9/16/2019

book review: "which comes first, cardio or weights?"

"which comes first, cardio or weights?" is the second book by Alex Hutchinson that i read. the first one was "endure", which is focused on the real limits of our body during prolonged efforts (obviously a theme that will inspire especially endurance athletes). i really enjoyed "endure", so i decided to expand on the work of Alex Hutchinson and i bought his previous book,  the one that i'm reviewing right now.

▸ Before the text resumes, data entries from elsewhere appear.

===== src/rtl/rv32i_types.sv =====
// Shared RV32I types used by the memory-access stage: funct3 encodings and the LSU state.
package rv32i_types;

    localparam int unsigned XLEN = 32;

    typedef enum logic [2:0] {
        lb  = 3'b000,
        lh  = 3'b001,
        lw  = 3'b010,
        lbu = 3'b100,
        lhu = 3'b101
    } load_funct3_t;

    typedef enum logic [2:0] {
        sb = 3'b000,
        sh = 3'b001,
        sw = 3'b010
    } store_funct3_t;

    typedef enum logic [1:0] {
        IDLE = 2'd0,
        WAIT = 2'd1,
        DONE = 2'd2
    } lsu_state_t;

endpackage


===== src/rtl/load_align.sv =====
// Picks the addressed byte/halfword out of a cache word and sign- or zero-extends it.
module load_align
    import rv32i_types::*;
(
    input  logic [XLEN-1:0] rdata,
    input  logic [2:0]      funct3,
    input  logic [1:0]      offset,
    output logic [XLEN-1:0] result_c
);

    logic [7:0]  byte_v;
    logic [15:0] half_v;

    always_comb begin
        byte_v   = 8'(rdata >> {offset, 3'b000});
        half_v   = offset[1] ? rdata[31:16] : rdata[15:0];
        result_c = rdata;
        case (funct3)
            lb:      result_c = {{24{byte_v[7]}}, byte_v};
            lh:      result_c = {{16{half_v[15]}}, half_v};
            lbu:     result_c = {24'd0, byte_v};
            lhu:     result_c = {16'd0, half_v};
            default: result_c = rdata;
        endcase
    end

endmodule


===== src/rtl/stage_memory_access.sv =====
// MEM pipeline stage: data-cache handshake, store lane masks, load alignment, pipeline stall.
// Optional build macro MEM_MISALIGN_TRAP_EN turns misaligned accesses into a flagged no-op.
module stage_memory_access
    import rv32i_types::*;
(
    input  logic            clk,
    input  logic            rst,
    input  logic            valid_i,
    input  logic            mem_read_i,
    input  logic            mem_write_i,
    input  logic [2:0]      funct3_i,
    input  logic [XLEN-1:0] alu_out_i,
    input  logic [XLEN-1:0] rs2_i,
    input  logic            advance_i,
    output logic [XLEN-1:0] dmem_address,
    output logic            dmem_read,
    output logic            dmem_write,
    output logic [3:0]      dmem_wmask,
    output logic [XLEN-1:0] dmem_wdata,
    input  logic [XLEN-1:0] dmem_rdata,
    input  logic            dmem_resp,
    output logic [XLEN-1:0] mem_rdata_o,
    output logic            stall_o,
    output logic            misalign_o
);

    lsu_state_t      state;
    logic            op_ok;
    logic            mem_op;
    logic            trap_c;
    logic            issue;
    logic [1:0]      offset;
    logic [XLEN-1:0] align_result;
    logic [XLEN-1:0] capture;

    assign offset = alu_out_i[1:0];

    load_align u_load_align (
        .rdata    (dmem_rdata),
        .funct3   (funct3_i),
        .offset   (offset),
        .result_c (align_result)
    );

    // Unknown funct3 for the operation kind means the instruction is not a memory op.
    always_comb begin
        op_ok = 1'b0;
        if (mem_read_i) begin
            case (funct3_i)
                lb, lh, lw, lbu, lhu: op_ok = 1'b1;
                default:              op_ok = 1'b0;
            endcase
        end else if (mem_write_i) begin
            case (funct3_i)
                sb, sh, sw: op_ok = 1'b1;
                default:    op_ok = 1'b0;
            endcase
        end
    end

    assign mem_op  = valid_i & (mem_read_i | mem_write_i) & op_ok;
    assign capture = mem_read_i ? align_result : '0;

`ifdef MEM_MISALIGN_TRAP_EN
    logic misalign_q;

    assign trap_c = mem_op & (((funct3_i[1:0] == 2'b01) & offset[0]) |
                              ((funct3_i[1:0] == 2'b10) & (offset != 2'b00)));

    always_ff @(posedge clk) begin
        if (rst) begin
            misalign_q <= 1'b0;
        end else if (state == IDLE) begin
            misalign_q <= trap_c;
        end else if (state == DONE && advance_i) begin
            misalign_q <= 1'b0;
        end
    end

    assign misalign_o = ((state == IDLE) & trap_c) | ((state == DONE) & misalign_q);
`else
    assign trap_c     = 1'b0;
    assign misalign_o = 1'b0;
`endif

    assign issue = mem_op & ~trap_c & (state != DONE);

    // Request is a pure function of the frozen EX/MEM inputs, so it stays stable through WAIT.
    always_comb begin
        dmem_address = '0;
        dmem_read    = 1'b0;
        dmem_write   = 1'b0;
        dmem_wmask   = 4'b0000;
        dmem_wdata   = '0;
        stall_o      = (state == WAIT) | ((state == IDLE) & mem_op);
        if (issue) begin
            dmem_address = {alu_out_i[31:2], 2'b00};
            dmem_read    = mem_read_i;
            dmem_write   = ~mem_read_i;
            if (~mem_read_i) begin
                case (funct3_i)
                    sb: begin
                        dmem_wmask = 4'(4'b0001 << offset);
                        dmem_wdata = rs2_i << {offset, 3'b000};
                    end
                    sh: begin
                        dmem_wmask = 4'(4'b0011 << offset);
                        dmem_wdata = rs2_i << {offset, 3'b000};
                    end
                    default: begin
                        dmem_wmask = 4'b1111;
                        dmem_wdata = rs2_i;
                    end
                endcase
            end
        end
    end

    always_ff @(posedge clk) begin
        if (rst) begin
            state       <= IDLE;
            mem_rdata_o <= '0;
        end else begin
            case (state)
                IDLE: begin
                    if (trap_c) begin
                        state       <= DONE;
                        mem_rdata_o <= '0;
                    end else if (mem_op) begin
                        if (dmem_resp) begin
                            state       <= DONE;
                            mem_rdata_o <= capture;
                        end else begin
                            state <= WAIT;
                        end
                    end
                end
                WAIT: begin
                    if (dmem_resp) begin
                        state       <= DONE;
                        mem_rdata_o <= capture;
                    end
                end
                DONE: begin
                    if (advance_i) begin
                        state <= IDLE;
                    end
                end
                default: state <= IDLE;
            endcase
        end
    end

endmodule

===== config.mk =====
export PLATFORM = sky130hd
export DESIGN_NAME = stage_memory_access
export DESIGN_NICKNAME = d
export VERILOG_FILES = /design/src/rtl/rv32i_types.sv /design/src/rtl/load_align.sv /design/src/rtl/stage_memory_access.sv
export SDC_FILE = /design/constraint.sdc
export NUM_CORES = 1
export LEC_CHECK = 0
export BUFFER_PORTS_ARGS = -buffer_cell sky130_fd_sc_hd__buf_2
export CAP_MARGIN = 20
export CORE_ASPECT_RATIO = 0.5
export CORE_MARGIN = 4
export CORE_UTILIZATION = 25
export DETAILED_ROUTE_END_ITERATION = 10
export PLACE_DENSITY = 0.52
export SLEW_MARGIN = 25
export SYNTH_ARGS = -nofsm -noshare
export SYNTH_HDL_FRONTEND = slang
export SYNTH_SLANG_ARGS = --single-unit

===== constraint.sdc =====
create_clock -name clk -period 3.9 [get_ports clk]
set_input_delay 0.39 -clock clk [delete_from_list [all_inputs] [get_ports clk]]
set_output_delay 0.39 -clock clk [all_outputs]
set_load 0.02 [all_outputs]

let me put this straight: this book may be called "everything you always wanted to know about fitness but were afraid to ask " and it wouldn't disappoint expectations. all the most popular issues that are constantly discussed in the locker room of every gym and fitness club and on all fitness-related online boards are covered here. every single issue is analyzed from a scientific point of view and the most common questions find an answer. everything is backed up by the most recent studies and scientific evidences, and the author illustrates the way every single research has been done so the reader can elaborate and judge its actual reliability. the titles of the chapters are very explicative: "how long does it take to get in shape?", "how long does it take to get unfit?", "can exercise increase my risk of a heart attack?", "is the elliptical machine as good as running?", "how hard should my cardio workout feel?", "how much weight should i lift, and how many times?", "to loose weight, is it better to eat less or to exercise more?", "is there such a thing as the runner's high?", "should i have sex the night before a competition?". these are just a few examples of the themes that are covered in the book.
i've found extremely interesting the fact that in most cases science confirms good sense. for example, it is proven that the best way to regain and maintain a good fitness level is alternating cardio and muscle-strengthening sessions. science confirms also the benefits of varying as much as possible the intensity of our workout, going from the high intensity of interval training workouts to the prolonged efforts of long-and-slow-distance sessions. all in all, i have to say that i've found this book extremely interesting and that i've read it avidly. the only thing that i didn't appreciate that much is the fact that quite often the illustrated researches involve one or more phases of animal testing. ethically unacceptable and scientifically misleading if you ask me, but that's just my point of view.
still, considering that it's quite cheap and easy to find online, i feel i can recommend “which comes first” to anyone interested in sports, performance and overall fitness.